I’m a 3rd year PhD student here in the responsive environments group of the lab. When I reflect on the meaningful experiences I’ve had in my life — from deeply engaged conversation, to flowing immersion with my work, to concerts and theatre that have touched me deeply — I see a lot of similarities in the structure behind those experiences. I chase those experiences. I covet them. I also think those experiences are under threat in a world where eyeballs are a direct proxy for money. To compete and succeed, tech companies are all but forced to addict us to their products, harnessing our cognitive biases against us. This is the world of the attention economy.
I want to fix this. I know that my technology is working against me quite successfully — I obsessively check my email; I rarely leave a moment unfilled. I carry the subtle weight of an always-connected society with me in all of my daily experiences. Fortunately, we have the ability to reclaim the subconscious behavioral tricks being used to pull us toward automatic micro-behaviors we *don’t* choose and *don’t* control, and repurpose them to prime us for deeply engaged experiences with people and tasks that we *do*. Technology has matured to a point where deep quantified self and deep ubiquitous computing can make this world a reality.

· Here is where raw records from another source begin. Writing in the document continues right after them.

[src/rtl/fcmp_pkg.sv]
package fcmp_pkg;

  typedef enum logic [2:0] {
    CLS_ZERO = 3'd0,
    CLS_SUB  = 3'd1,
    CLS_NORM = 3'd2,
    CLS_INF  = 3'd3,
    CLS_QNAN = 3'd4,
    CLS_SNAN = 3'd5
  } fcls_e;

  typedef enum logic [1:0] {
    OP_EQ = 2'd0,
    OP_LT = 2'd1,
    OP_LE = 2'd2,
    OP_UN = 2'd3
  } fcmp_op_e;

  typedef struct packed {
    logic lt;
    logic eq;
    logic gt;
  } fcmp_rel_t;

endpackage
File: src/rtl/dbgm_pkg.sv
`timescale 1ns/1ps
package dbgm_pkg;
   localparam int CTL_W = 32;
   localparam int IDX_W = 4;
   localparam logic [3:0] CTX_TYPE = 4'd3;

   typedef struct packed {
      logic       en;
      logic       el1_ok;
      logic       el0_ok;
      logic       hi_ok;
      logic [1:0] sec;
      logic [3:0] lnk;
      logic [3:0] typ;
   } ctl_f_t;

   function automatic ctl_f_t unpack_ctl(input logic [CTL_W-1:0] w);
      ctl_f_t f;
      f.en     = w[0];
      f.el1_ok = w[1];
      f.el0_ok = w[2];
      f.hi_ok  = w[13];
      f.sec    = w[15:14];
      f.lnk    = w[19:16];
      f.typ    = w[23:20];
      return f;
   endfunction

   function automatic logic priv_pass(input ctl_f_t f, input logic [1:0] el);
      case (el)
         2'd0:    return f.el0_ok;
         2'd1:    return f.el1_ok;
         default: return f.hi_ok;
      endcase
   endfunction

   function automatic logic sec_pass(input ctl_f_t f, input logic secure);
      case (f.sec)
         2'd0:    return 1'b1;
         2'd2:    return secure;
         default: return !secure;
      endcase
   endfunction
endpackage
==> src/rtl/ext_irq_ctrl.sv <==
module ext_irq_ctrl
  import eirq_pkg::*;
#(
  parameter int unsigned LINES  = DEF_LINES,
  parameter int unsigned DATA_W = DEF_DATA_W
) (
  input  logic               clk,
  input  logic               rst,
  input  logic               bus_valid,
  input  logic               bus_write,
  input  logic [BYTES_W-1:0] bus_bytes,
  input  logic [DATA_W-1:0]  bus_wdata,
  output logic [DATA_W-1:0]  bus_rdata,
  output logic               bus_rvalid,
  input  logic               sw_clr_en,
  input  logic               sw_mask_en,
  input  logic [LINES-1:0]   sw_data,
  input  logic               alarm,
  input  logic               psw_ien,
  input  logic               core_ready,
  output logic               irq_req,
  output logic               take_irq
);
  localparam int unsigned IDX_W = $clog2(LINES);

  logic             wr_ok;
  logic [LINES-1:0] set_vec;
  logic [LINES-1:0] pend_d;
  logic [LINES-1:0] pend_q;
  logic [LINES-1:0] mask_q;
  logic             unused_wdata_hi;

  assign unused_wdata_hi = ^bus_wdata[DATA_W-1:IDX_W];

  eirq_bus_port #(.LINES(LINES), .DATA_W(DATA_W)) u_port (
    .clk        (clk),
    .rst        (rst),
    .bus_valid  (bus_valid),
    .bus_write  (bus_write),
    .bus_bytes  (bus_bytes),
    .pend_q     (pend_q),
    .wr_ok      (wr_ok),
    .bus_rdata  (bus_rdata),
    .bus_rvalid (bus_rvalid)
  );

  eirq_set_dec #(.LINES(LINES)) u_dec (
    .wr_ok   (wr_ok),
    .num     (bus_wdata[IDX_W-1:0]),
    .alarm   (alarm),
    .set_vec (set_vec)
  );

  eirq_pend_reg #(.LINES(LINES)) u_pend (
    .clk     (clk),
    .rst     (rst),
    .set_vec (set_vec),
    .clr_en  (sw_clr_en),
    .clr_vec (sw_data),
    .pend_d  (pend_d),
    .pend_q  (pend_q)
  );

  eirq_req_gen #(.LINES(LINES)) u_req (
    .clk        (clk),
    .rst        (rst),
    .pend_d     (pend_d),
    .mask_en    (sw_mask_en),
    .mask_data  (sw_data),
    .psw_ien    (psw_ien),
    .core_ready (core_ready),
    .mask_q     (mask_q),
    .irq_req    (irq_req),
    .take_irq   (take_irq)
  );
endmodule

==> config.mk <==
export PLATFORM = sky130hd
export DESIGN_NAME = ext_irq_ctrl
export DESIGN_NICKNAME = d
export VERILOG_FILES = /design/src/rtl/eirq_pkg.sv /design/src/rtl/eirq_bus_port.sv /design/src/rtl/eirq_set_dec.sv /design/src/rtl/eirq_pend_reg.sv /design/src/rtl/eirq_req_gen.sv /design/src/rtl/ext_irq_ctrl.sv
export SDC_FILE = /design/constraint.sdc
export NUM_CORES = 1
export LEC_CHECK = 0
export BUFFER_PORTS_ARGS = -buffer_cell sky130_fd_sc_hd__buf_2
export CORE_ASPECT_RATIO = 0.9
export CORE_MARGIN = 8
export CORE_UTILIZATION = 52
export DETAILED_ROUTE_END_ITERATION = 8
export PLACE_DENSITY = 0.77
export SYNTH_ARGS = -nofsm -noshare
export SYNTH_HDL_FRONTEND = slang
export SYNTH_SLANG_ARGS = --single-unit
==> constraint.sdc <==
create_clock -name clk -period 3.5 [get_ports clk]
set_input_delay 0.525 -clock clk [delete_from_list [all_inputs] [get_ports clk]]
set_output_delay 0.525 -clock clk [all_outputs]
set_load 0.02 [all_outputs]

I believe in this future. And while I’m confident I can make substantial progress on the tech, I’m equally interested in tackling the questions of the marketplace. The technology doesn’t matter if it doesn’t change lives. How do we find the most effective places to make a difference? What are the limits of selling carrots in a chocolate-bar world? How can we take back the power over our tools and our tech, instead of continuing the tenuous, pathological march in reverse?